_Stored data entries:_
- Opening Delimiter -

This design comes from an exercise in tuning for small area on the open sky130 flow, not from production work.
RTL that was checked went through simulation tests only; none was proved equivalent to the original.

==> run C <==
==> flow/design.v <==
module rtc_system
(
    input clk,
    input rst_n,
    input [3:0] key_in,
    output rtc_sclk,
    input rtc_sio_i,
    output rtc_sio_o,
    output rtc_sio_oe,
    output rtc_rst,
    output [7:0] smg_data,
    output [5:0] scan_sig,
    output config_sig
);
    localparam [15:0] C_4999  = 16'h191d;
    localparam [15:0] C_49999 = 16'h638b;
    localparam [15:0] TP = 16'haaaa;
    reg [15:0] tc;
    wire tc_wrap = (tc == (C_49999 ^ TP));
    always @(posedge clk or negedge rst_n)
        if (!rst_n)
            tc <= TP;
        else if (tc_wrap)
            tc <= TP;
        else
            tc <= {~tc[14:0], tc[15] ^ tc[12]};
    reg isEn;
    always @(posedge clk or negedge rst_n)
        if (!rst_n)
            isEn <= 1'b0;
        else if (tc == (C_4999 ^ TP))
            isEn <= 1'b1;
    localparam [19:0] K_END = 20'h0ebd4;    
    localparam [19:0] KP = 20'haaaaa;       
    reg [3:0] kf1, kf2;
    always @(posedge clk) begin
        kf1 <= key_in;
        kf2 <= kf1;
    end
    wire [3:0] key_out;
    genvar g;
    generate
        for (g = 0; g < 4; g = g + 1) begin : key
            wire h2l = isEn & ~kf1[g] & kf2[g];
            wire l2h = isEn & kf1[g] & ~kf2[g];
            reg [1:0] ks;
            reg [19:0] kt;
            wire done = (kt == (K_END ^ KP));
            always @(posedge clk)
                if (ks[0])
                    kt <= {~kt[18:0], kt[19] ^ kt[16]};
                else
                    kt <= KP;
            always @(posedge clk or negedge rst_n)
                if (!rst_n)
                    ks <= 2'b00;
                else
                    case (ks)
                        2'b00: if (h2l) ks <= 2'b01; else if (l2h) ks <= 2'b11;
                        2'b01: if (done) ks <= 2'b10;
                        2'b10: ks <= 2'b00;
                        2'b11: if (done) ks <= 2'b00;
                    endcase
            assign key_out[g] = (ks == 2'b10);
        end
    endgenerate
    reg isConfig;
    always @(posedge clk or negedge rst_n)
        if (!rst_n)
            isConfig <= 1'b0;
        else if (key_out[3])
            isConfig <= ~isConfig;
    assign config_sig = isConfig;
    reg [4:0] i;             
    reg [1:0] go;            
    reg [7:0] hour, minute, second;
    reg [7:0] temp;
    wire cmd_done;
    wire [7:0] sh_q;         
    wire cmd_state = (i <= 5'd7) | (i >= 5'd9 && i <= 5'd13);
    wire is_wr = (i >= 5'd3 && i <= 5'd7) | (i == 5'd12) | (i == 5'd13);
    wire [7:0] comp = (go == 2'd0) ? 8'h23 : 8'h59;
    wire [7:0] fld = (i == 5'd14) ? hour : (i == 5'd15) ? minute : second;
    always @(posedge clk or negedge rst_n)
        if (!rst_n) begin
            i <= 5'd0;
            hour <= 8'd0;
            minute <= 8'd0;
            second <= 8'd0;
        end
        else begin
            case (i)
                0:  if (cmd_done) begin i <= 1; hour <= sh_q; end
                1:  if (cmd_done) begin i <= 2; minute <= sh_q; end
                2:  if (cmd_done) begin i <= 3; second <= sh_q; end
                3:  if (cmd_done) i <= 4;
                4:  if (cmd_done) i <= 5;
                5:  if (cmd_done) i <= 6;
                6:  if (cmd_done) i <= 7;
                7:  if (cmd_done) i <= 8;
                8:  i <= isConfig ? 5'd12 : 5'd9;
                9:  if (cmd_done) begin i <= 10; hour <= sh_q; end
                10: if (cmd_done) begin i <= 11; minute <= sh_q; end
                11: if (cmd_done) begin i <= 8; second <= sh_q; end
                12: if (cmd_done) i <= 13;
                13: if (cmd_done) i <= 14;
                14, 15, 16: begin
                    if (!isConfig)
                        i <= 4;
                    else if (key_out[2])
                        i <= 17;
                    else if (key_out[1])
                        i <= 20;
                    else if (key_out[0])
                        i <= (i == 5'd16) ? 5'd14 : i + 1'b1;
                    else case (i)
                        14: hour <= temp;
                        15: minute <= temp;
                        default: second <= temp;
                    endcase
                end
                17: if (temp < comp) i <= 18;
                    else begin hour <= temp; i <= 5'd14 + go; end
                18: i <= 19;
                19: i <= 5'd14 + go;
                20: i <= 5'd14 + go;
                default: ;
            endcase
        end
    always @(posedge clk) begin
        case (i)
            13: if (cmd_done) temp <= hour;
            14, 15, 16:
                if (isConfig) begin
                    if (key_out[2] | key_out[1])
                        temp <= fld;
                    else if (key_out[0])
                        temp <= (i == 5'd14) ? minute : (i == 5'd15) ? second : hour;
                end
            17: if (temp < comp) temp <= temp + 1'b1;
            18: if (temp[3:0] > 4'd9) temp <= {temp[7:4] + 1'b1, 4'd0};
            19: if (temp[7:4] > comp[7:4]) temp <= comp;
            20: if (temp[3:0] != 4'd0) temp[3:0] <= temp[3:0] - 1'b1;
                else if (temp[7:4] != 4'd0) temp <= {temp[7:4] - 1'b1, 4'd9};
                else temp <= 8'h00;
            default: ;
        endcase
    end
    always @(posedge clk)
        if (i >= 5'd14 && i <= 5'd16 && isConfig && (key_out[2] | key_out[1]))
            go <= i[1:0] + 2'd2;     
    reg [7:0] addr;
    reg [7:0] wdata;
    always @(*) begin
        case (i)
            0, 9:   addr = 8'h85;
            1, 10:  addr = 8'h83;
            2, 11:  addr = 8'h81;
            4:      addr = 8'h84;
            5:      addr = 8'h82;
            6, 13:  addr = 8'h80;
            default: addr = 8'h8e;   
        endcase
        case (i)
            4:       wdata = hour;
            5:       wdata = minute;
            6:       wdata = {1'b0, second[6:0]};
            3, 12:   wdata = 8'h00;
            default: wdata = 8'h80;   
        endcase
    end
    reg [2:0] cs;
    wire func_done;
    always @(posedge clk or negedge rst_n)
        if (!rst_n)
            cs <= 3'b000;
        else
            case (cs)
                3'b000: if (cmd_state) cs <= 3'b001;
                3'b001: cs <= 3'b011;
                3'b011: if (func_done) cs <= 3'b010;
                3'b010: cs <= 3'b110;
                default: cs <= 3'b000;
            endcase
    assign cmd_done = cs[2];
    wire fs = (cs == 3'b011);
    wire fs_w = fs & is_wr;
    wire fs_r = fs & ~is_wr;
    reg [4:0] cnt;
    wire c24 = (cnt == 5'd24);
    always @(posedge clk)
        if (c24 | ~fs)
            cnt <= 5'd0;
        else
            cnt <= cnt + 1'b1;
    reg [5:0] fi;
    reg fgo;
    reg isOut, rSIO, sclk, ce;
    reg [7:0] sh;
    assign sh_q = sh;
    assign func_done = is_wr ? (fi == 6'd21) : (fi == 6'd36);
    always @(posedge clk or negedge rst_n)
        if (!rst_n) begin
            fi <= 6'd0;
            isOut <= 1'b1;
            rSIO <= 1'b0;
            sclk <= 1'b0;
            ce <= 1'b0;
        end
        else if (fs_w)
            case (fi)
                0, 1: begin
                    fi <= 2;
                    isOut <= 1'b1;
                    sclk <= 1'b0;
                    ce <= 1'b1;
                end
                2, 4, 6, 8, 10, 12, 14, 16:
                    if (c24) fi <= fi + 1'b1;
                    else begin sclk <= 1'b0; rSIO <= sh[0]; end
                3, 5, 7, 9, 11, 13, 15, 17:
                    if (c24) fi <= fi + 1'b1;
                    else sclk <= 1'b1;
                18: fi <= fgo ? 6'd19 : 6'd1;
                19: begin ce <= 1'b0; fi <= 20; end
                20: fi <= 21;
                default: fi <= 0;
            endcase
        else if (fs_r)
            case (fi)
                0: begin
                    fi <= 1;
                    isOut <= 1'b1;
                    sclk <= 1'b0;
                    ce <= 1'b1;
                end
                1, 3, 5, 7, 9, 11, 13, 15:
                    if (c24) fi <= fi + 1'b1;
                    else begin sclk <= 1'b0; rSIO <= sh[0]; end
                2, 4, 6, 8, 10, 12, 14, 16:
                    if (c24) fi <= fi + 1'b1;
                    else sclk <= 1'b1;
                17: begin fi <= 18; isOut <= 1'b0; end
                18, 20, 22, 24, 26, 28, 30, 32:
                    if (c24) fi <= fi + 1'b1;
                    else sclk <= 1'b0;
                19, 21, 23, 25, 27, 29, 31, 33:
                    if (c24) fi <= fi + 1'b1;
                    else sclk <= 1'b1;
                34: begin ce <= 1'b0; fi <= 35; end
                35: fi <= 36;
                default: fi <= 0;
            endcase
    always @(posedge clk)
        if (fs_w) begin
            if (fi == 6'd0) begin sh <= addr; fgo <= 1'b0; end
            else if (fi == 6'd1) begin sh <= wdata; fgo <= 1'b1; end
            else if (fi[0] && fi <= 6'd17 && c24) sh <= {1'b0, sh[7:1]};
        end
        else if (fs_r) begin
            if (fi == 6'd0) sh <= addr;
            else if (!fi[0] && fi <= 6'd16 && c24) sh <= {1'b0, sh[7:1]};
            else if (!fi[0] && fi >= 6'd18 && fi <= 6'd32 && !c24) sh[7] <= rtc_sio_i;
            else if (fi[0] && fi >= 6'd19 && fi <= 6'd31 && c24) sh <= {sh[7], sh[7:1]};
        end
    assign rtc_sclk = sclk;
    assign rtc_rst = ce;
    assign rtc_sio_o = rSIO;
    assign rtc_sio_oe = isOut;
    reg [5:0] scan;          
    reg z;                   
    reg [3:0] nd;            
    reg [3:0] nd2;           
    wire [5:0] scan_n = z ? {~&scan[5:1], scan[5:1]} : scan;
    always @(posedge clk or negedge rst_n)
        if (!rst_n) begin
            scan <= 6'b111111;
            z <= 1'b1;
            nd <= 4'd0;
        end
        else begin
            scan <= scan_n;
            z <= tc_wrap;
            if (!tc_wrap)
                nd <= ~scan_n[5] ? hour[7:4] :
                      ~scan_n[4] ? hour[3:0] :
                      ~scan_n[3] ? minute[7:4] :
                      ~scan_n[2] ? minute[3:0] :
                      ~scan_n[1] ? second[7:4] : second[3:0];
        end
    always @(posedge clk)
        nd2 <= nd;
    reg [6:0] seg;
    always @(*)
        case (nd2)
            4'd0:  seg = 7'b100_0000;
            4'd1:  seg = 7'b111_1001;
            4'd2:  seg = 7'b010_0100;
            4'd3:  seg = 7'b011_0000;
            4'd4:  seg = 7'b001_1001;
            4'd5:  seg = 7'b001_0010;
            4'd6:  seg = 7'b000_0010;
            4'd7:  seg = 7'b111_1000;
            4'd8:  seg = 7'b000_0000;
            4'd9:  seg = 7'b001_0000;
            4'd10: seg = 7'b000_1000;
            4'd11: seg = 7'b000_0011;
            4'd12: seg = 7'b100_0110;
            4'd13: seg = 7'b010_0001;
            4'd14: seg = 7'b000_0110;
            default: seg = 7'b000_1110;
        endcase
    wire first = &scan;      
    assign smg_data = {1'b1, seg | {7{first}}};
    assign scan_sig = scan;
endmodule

- Closing Delimiter -
- Opening Delimiter -

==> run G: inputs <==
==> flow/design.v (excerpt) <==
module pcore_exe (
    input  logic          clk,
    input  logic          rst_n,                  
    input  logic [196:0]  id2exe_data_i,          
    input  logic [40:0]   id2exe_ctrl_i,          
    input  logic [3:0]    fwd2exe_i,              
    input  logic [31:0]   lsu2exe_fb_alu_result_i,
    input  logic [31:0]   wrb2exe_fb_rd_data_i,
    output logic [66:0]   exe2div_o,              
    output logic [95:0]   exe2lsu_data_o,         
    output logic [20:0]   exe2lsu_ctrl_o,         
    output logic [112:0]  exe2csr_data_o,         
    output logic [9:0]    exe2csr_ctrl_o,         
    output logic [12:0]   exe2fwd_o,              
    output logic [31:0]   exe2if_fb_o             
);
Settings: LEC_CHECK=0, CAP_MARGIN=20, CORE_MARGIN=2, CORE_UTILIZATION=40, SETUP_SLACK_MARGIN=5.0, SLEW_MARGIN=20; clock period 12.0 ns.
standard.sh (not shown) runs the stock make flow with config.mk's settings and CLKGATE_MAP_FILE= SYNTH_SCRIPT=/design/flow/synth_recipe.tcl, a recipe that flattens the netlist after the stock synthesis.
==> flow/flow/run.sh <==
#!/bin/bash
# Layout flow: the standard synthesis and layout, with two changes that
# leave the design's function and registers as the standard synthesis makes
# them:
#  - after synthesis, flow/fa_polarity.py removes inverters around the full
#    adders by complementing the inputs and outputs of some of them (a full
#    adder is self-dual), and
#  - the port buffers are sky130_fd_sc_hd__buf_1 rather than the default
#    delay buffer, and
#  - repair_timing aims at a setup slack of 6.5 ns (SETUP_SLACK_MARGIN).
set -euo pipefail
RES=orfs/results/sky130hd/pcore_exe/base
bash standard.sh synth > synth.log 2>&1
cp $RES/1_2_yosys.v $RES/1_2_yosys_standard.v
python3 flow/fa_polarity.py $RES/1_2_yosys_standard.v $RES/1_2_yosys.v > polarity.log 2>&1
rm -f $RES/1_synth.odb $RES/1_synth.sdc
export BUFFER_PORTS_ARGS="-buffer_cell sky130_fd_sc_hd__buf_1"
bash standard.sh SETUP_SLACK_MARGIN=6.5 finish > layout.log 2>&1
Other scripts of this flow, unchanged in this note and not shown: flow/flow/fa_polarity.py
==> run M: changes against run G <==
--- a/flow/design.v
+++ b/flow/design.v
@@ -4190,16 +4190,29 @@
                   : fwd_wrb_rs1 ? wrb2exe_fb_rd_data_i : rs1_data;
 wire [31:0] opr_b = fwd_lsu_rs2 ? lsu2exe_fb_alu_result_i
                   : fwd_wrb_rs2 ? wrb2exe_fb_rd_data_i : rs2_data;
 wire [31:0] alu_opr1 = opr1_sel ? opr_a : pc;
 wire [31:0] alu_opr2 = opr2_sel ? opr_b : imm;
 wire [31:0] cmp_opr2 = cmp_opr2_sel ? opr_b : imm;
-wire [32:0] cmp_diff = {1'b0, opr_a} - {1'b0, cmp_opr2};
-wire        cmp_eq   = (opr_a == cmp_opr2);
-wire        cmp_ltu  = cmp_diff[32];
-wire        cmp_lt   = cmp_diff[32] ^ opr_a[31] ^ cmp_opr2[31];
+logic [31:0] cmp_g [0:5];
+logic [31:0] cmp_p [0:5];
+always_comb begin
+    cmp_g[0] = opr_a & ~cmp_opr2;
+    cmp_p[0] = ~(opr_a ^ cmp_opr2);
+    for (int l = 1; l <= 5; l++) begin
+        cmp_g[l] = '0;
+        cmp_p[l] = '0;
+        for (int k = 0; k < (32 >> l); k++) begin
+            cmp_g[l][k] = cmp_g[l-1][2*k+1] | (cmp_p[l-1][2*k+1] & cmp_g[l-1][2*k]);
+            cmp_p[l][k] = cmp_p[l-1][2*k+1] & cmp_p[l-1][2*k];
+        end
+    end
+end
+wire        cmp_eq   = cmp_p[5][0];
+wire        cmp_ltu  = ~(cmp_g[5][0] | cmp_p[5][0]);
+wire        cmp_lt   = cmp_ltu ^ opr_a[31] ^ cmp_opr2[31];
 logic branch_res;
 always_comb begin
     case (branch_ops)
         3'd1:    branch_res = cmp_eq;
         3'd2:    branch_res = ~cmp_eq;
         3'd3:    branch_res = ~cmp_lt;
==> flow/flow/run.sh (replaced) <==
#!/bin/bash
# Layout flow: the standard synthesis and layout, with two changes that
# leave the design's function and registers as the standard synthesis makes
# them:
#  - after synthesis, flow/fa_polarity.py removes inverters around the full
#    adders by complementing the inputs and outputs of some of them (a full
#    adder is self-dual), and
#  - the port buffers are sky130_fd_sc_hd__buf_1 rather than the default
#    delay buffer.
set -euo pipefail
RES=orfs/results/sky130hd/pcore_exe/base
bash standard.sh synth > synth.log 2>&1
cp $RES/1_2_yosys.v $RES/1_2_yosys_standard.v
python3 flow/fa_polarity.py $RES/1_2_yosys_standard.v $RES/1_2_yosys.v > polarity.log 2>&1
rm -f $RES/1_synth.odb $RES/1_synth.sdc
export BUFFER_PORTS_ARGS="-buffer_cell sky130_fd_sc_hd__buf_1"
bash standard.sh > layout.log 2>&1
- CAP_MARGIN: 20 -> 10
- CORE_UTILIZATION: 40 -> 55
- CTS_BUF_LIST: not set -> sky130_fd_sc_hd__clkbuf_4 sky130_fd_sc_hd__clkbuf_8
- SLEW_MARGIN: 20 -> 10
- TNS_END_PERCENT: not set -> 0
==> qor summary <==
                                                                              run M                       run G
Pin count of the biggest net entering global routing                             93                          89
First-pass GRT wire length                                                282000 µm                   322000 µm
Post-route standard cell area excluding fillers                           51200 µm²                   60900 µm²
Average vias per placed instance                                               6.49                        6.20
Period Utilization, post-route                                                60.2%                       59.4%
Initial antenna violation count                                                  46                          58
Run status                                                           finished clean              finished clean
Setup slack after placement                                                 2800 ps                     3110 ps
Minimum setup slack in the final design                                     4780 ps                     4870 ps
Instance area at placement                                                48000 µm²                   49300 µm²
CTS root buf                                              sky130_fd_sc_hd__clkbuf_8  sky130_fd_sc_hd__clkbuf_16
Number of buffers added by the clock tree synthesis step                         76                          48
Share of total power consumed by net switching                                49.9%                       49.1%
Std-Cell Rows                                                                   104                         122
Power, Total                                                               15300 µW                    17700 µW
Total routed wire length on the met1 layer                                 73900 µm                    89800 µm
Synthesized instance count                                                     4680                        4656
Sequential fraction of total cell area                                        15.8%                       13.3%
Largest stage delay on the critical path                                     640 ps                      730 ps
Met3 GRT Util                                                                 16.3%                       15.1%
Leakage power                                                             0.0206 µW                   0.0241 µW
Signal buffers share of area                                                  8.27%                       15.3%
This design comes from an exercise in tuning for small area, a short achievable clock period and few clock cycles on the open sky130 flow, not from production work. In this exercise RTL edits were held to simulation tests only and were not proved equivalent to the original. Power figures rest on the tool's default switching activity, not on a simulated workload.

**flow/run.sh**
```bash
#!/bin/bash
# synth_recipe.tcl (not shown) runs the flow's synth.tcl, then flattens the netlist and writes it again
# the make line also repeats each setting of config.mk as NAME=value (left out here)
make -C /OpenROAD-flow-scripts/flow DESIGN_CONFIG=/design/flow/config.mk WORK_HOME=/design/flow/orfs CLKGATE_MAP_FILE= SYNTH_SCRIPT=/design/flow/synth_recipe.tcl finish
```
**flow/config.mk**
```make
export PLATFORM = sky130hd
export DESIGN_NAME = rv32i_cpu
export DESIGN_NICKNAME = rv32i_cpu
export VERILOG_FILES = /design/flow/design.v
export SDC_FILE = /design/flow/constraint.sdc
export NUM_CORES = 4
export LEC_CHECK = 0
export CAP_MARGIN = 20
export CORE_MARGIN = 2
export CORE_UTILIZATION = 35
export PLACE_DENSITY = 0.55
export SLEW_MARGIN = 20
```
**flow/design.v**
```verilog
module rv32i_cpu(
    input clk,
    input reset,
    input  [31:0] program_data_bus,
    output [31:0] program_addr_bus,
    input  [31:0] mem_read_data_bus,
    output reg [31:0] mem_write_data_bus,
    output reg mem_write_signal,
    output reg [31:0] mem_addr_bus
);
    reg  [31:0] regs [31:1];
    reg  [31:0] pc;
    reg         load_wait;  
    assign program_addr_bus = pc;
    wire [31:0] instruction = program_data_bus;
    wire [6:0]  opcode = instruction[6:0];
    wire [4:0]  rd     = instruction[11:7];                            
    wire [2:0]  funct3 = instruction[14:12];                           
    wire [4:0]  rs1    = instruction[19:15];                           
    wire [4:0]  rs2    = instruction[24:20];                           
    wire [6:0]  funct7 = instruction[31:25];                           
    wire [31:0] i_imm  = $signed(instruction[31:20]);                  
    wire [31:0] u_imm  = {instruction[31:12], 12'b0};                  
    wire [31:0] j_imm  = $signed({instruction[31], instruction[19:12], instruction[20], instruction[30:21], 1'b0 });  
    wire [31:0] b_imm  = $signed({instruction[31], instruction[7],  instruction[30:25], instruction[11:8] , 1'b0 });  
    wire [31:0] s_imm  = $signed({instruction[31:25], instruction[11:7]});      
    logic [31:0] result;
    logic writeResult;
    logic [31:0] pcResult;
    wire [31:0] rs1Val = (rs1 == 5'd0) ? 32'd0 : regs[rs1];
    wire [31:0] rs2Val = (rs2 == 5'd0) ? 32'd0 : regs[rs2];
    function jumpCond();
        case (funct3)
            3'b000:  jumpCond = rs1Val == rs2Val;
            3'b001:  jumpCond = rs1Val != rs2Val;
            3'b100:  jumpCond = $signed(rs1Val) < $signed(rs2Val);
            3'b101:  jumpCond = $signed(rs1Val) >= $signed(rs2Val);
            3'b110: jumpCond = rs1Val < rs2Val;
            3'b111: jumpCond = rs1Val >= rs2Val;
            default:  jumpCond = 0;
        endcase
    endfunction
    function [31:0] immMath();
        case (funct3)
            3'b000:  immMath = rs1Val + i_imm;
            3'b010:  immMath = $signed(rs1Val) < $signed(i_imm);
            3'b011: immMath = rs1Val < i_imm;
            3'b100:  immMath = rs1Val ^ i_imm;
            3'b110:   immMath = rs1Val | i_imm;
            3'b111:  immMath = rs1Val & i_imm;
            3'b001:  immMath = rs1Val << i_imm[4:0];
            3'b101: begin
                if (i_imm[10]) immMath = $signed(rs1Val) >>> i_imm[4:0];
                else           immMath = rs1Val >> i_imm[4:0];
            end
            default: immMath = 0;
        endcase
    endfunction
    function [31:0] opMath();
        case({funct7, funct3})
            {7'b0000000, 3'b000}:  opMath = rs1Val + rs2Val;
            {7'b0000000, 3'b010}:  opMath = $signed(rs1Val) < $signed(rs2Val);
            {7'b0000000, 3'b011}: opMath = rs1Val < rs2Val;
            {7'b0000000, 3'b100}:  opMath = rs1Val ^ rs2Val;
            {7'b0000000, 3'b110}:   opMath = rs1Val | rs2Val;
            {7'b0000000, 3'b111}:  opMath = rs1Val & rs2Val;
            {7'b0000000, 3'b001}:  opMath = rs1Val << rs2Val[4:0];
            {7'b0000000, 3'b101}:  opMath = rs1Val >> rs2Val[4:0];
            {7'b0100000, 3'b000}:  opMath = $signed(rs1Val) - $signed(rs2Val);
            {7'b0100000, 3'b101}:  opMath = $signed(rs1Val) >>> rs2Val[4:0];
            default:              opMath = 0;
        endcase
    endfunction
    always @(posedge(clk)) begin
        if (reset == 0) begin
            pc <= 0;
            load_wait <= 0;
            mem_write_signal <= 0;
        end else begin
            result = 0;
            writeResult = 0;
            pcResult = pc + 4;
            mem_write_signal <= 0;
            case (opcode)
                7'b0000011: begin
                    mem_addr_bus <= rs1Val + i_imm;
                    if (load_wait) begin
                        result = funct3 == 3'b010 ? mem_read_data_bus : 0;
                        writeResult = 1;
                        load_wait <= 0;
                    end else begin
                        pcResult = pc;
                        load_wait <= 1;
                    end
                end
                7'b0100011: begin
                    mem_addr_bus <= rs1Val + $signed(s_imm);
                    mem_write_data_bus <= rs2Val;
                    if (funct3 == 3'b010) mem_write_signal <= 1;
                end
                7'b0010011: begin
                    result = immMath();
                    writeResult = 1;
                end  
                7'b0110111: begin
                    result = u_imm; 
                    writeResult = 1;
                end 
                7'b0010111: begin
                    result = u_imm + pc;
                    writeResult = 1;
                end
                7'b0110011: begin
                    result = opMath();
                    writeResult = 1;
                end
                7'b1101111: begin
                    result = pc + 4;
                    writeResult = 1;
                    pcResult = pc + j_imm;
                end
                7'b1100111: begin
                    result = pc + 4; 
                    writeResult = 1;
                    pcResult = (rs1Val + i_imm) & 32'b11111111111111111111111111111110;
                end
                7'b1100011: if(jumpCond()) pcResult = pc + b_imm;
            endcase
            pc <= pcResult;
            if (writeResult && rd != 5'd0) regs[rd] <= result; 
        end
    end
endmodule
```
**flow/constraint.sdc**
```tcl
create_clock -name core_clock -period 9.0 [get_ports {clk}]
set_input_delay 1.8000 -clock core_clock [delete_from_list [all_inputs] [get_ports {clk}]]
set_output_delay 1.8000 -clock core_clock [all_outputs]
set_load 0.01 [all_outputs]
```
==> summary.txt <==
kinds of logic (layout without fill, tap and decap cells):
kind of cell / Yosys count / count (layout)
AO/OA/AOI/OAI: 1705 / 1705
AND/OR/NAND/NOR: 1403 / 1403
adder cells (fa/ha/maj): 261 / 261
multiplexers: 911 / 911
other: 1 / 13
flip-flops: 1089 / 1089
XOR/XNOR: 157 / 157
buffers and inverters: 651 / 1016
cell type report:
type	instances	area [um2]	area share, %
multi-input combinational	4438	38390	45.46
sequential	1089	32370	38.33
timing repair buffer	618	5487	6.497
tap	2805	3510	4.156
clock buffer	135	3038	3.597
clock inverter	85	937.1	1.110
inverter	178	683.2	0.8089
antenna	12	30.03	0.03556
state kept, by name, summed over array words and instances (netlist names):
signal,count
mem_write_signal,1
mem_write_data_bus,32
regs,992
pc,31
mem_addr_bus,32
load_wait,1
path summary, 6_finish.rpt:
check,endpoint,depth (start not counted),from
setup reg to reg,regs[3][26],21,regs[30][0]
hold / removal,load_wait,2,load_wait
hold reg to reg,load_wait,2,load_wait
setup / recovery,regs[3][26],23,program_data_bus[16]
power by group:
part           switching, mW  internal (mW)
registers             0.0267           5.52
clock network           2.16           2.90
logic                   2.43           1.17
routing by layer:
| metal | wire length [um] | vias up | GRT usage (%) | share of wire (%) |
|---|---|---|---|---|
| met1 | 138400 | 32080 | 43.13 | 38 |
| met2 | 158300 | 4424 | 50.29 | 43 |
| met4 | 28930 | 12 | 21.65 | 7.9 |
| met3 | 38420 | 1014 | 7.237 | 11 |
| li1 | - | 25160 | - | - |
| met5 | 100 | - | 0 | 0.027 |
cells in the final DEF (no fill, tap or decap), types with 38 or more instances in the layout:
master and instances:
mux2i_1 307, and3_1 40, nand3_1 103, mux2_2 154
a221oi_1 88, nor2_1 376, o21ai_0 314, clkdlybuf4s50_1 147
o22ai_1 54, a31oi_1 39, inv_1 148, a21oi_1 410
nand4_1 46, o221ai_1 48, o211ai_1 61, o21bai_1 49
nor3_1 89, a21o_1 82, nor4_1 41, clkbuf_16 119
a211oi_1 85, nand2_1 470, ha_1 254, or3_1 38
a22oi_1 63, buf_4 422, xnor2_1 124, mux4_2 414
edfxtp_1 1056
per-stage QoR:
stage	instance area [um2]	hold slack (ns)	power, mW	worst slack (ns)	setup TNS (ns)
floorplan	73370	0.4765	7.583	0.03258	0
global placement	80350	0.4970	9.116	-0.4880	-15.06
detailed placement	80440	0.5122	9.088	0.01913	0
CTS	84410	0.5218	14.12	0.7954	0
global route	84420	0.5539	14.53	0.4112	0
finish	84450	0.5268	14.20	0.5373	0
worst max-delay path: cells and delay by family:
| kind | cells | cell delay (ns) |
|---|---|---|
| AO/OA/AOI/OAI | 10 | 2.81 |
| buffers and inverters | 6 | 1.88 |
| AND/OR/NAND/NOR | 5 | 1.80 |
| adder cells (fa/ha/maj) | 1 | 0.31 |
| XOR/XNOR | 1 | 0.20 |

- Closing Delimiter -

_Exercise:_ Repeat exactly the lines above from the one with "run G: inputs" up to and including the one with "period 12.0 ns.". No other line belongs in the reply.

_Answer below:_
==> run G: inputs <==
==> flow/design.v (excerpt) <==
module pcore_exe (
    input  logic          clk,
    input  logic          rst_n,                  
    input  logic [196:0]  id2exe_data_i,          
    input  logic [40:0]   id2exe_ctrl_i,          
    input  logic [3:0]    fwd2exe_i,              
    input  logic [31:0]   lsu2exe_fb_alu_result_i,
    input  logic [31:0]   wrb2exe_fb_rd_data_i,
    output logic [66:0]   exe2div_o,              
    output logic [95:0]   exe2lsu_data_o,         
    output logic [20:0]   exe2lsu_ctrl_o,         
    output logic [112:0]  exe2csr_data_o,         
    output logic [9:0]    exe2csr_ctrl_o,         
    output logic [12:0]   exe2fwd_o,              
    output logic [31:0]   exe2if_fb_o             
);
Settings: LEC_CHECK=0, CAP_MARGIN=20, CORE_MARGIN=2, CORE_UTILIZATION=40, SETUP_SLACK_MARGIN=5.0, SLEW_MARGIN=20; clock period 12.0 ns.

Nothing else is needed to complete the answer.